Rules of Professional Conduct

RPC 07.01. Communications Concerning a Lawyer’s Services. Amend. In light of comments received regarding the originally proposed rules, the Court’s Advisory Committee on the Rules of Professional Conduct and the Utah State Bar prepared amended rules. These rules provide additional guidance to lawyers as to which communications are false or misleading in order to protect the public. Submission of advertising to the Bar as mandated under the earlier proposed rules is no longer required.
RPC 07.02. Advertising. Amend. In light of comments received regarding the originally proposed rules, the Court’s Advisory Committee on the Rules of Professional Conduct and the Utah State Bar prepared amended rules. These rules provide additional guidance to lawyers as to which communications are false or misleading in order to protect the public. Submission of advertising to the Bar as mandated under the earlier proposed rules is no longer required.
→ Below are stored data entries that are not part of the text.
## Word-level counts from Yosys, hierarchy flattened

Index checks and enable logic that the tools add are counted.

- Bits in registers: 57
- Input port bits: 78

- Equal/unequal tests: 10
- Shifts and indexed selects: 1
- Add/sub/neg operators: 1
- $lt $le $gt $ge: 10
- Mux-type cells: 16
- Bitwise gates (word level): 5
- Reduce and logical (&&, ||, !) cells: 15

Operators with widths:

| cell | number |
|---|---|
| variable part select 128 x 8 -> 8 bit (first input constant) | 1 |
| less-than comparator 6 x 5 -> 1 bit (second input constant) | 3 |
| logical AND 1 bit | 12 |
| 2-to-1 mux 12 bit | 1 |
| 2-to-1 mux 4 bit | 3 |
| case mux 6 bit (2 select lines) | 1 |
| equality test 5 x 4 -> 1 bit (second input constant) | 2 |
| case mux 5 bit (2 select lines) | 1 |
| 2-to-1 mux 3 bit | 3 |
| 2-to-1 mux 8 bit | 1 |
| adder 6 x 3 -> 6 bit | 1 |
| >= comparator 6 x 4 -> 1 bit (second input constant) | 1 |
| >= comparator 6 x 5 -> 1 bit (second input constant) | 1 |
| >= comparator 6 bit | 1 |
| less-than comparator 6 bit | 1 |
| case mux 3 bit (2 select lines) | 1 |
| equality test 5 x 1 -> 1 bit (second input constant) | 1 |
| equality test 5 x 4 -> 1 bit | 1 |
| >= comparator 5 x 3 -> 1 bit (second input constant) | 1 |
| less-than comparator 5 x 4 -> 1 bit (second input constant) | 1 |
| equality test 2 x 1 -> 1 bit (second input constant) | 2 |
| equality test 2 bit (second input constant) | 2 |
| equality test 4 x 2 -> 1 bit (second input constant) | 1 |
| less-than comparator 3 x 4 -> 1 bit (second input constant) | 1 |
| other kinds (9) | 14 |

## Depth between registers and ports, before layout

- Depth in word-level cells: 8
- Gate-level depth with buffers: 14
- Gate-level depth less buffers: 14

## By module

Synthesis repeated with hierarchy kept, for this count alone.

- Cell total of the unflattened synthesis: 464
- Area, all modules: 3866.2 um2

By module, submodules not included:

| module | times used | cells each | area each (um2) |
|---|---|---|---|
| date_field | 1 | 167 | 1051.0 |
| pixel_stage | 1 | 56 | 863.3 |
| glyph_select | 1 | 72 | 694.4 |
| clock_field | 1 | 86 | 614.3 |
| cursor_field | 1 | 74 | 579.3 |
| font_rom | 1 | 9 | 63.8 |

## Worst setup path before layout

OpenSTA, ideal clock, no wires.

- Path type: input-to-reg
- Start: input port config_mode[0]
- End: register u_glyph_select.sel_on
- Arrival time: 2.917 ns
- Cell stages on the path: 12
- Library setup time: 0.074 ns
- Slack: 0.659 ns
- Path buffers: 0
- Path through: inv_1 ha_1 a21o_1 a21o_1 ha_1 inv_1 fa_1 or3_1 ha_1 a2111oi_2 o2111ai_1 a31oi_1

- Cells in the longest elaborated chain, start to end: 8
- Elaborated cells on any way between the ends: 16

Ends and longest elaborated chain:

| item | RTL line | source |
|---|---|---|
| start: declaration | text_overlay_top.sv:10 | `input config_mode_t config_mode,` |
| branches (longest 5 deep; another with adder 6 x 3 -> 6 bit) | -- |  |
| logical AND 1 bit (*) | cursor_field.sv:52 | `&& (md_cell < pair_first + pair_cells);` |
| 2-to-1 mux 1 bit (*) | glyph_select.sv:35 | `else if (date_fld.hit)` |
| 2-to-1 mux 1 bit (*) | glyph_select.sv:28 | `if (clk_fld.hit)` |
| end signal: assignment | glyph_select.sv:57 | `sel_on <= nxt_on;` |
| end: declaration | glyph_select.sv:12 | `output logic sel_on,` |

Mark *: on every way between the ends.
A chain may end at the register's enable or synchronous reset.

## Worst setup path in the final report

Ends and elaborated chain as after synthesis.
RPC 07.03. Solicitation of Clients. Amend. In light of comments received regarding the originally proposed rules, the Court’s Advisory Committee on the Rules of Professional Conduct and the Utah State Bar prepared amended rules. These rules provide additional guidance to lawyers as to which communications are false or misleading in order to protect the public. Submission of advertising to the Bar as mandated under the earlier proposed rules is no longer required.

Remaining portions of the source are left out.